Condições de Fornecimento e Descontos
A maior parte dos negociantes possuem contas bancárias só para efeitos de negócio, e pagam todas as primeiras encomendas contra entrega. Sendo um principiante, pode usar estes pagamentos contra entrega como referências de crédito até que os bancos possuam informação suficiente, neste aspecto, sobre si de modo a indicarem aos fornecedores que é de confiança.
Ocasionalmente, os fornecedores dão aos clientes descontos de quantidade, normalmente sob a forma de fretes de transporte mais baratos para uma determinada quantidade de mercadoria adquirida. Pergunte qual o esquema de fretes usado pelo fornecedor antes de encomendar e certifique-se de que a encomenda é suficientemente grande de forma a minimizar os custos de entrega. Se o fabricante não paga fretes em encomendas pendentes, pode considerar cancelar essas encomendas e e adicioná-las à próxima entrega regular.
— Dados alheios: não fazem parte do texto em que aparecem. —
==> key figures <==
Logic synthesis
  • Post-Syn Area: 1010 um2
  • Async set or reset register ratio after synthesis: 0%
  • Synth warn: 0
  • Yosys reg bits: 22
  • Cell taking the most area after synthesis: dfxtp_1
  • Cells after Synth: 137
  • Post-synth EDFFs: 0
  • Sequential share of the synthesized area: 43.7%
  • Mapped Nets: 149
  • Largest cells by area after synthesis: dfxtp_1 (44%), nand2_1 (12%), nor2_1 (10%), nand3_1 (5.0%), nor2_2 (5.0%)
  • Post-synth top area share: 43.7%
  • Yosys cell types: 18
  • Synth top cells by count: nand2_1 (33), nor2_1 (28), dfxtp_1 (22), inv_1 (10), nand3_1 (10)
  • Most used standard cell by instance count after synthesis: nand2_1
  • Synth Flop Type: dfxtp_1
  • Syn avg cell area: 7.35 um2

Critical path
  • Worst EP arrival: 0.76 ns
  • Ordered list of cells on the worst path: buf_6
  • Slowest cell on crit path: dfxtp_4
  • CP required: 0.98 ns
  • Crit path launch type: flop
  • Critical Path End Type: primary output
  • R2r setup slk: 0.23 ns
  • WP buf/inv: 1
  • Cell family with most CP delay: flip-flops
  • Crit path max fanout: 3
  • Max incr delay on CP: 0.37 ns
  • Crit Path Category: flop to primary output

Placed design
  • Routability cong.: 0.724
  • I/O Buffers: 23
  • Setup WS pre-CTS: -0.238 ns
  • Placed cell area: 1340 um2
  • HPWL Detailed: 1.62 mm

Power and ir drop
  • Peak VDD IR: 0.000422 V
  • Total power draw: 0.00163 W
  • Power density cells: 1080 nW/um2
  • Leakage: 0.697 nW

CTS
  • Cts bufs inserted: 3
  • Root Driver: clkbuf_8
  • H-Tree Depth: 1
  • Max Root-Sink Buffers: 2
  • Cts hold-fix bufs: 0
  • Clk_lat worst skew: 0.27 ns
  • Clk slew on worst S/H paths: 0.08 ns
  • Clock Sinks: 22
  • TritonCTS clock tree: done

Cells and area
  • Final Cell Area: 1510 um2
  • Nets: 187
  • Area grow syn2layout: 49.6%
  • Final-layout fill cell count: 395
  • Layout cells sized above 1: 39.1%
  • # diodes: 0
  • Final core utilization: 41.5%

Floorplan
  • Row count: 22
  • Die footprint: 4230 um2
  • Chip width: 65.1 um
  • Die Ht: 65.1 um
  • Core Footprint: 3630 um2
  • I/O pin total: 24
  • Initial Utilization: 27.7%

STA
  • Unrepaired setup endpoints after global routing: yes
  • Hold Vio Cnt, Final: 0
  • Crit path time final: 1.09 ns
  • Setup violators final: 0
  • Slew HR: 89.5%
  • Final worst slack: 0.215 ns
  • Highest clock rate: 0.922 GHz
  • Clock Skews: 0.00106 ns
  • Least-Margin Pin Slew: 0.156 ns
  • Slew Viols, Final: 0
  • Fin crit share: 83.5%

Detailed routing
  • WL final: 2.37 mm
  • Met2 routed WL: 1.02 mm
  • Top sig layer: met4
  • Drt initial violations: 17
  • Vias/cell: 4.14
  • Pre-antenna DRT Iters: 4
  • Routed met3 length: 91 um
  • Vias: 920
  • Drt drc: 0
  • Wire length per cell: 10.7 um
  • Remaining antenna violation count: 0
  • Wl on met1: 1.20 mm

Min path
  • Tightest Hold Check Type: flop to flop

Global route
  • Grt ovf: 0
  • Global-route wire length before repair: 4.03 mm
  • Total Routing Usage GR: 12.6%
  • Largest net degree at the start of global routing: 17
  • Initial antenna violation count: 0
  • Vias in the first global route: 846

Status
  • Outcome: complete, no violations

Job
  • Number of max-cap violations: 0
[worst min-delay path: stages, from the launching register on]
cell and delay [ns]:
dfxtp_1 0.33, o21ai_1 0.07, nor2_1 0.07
A Encomenda e a Recepção das Mercadorias
Se o seu negócio consiste na compra de mercadorias para revenda, é importante que conheça as prioridades do fornecedor no tratamento das encomendas e respectivo envio. Alguns fornecedores tratam as encomendas numa base de primeira-a-entrar, primeira-a-sair; outros dão mais atenção às grandes encomendas, fazendo esperar as dos clientes de menor dimensão. Desta forma, pode ser especificada uma data de cancelamento das encomendas - as mercadorias recebidas após uma determinada data são devolvidas ao fornecedor. Se incluir uma data de cancelamento, aumentará as probabilidades das suas encomendas receberem a devida atenção e despachadas o mais rapidamente possível de modo a possuir mercadorias na altura certa para as vender.
Verifique cuidadosamente todas as encomendas que receber, de modo a aperceber-se de que as quantidades estão correctas e que a qualidade das mercadorias é igual à das amostras.
Subcontratação
Como já mencionámos, será você quem vai gerir e manter o negócio no princípio, por isso, encare-o como um trabalho a tempo inteiro , 7 dias por semana, para arrancar com a sua empresa. Este tipo de negócio e actividade não cresce sem o seu envolvimento pessoal.
Não vão existir picos de trabalho no fluxo de trabalhos que terá que executar no princípio. Pelo contrário, e por paradoxal que pareça, quando não estiver a executar trabalho para clientes estará a fazer marketing dos seus produtos, e quando não estiver a fazer marketing estará a trabalhar para os clientes.
Quando chegar ao ponto de necessitar de alguma ajuda para executar os serviços que desenvolve, recorra sempre que possível à subcontratação. Estes trabalhadores independentes podem ser a solução perfeita para um dilema comum em quase todos os negócios: precisar de ajuda temporária com uma frequência que não compensa a contratação de pessoal a tempo inteiro ou não, e suportar os custos de o treinar. Por outro lado, a integração de pessoal aumenta consideravelmente os seus custos fixos e torna mais complexa a gestão do seu negócio.
A subcontratação de projectos ou partes deles é benéfica para todos os envolvidos. Terá quase todos os benefícios de dispôr de um empregado permanente, mas não incorre nas despesas fiscais associadas. O subcontratado, por outro lado, colhe os frutos dos seus esforços de marketing e obtém trabalho sem ter que divulgar pessoalmente os seus talentos.
Assegure-se de que o subcontratado respeita os seus padrões de qualidade e eficiência e que a relação estabelecida cumpre as exigências legais ( nomeadamente, não pode consistir em trabalho subordinado ). Tenha em atenção a legislação laboral existente.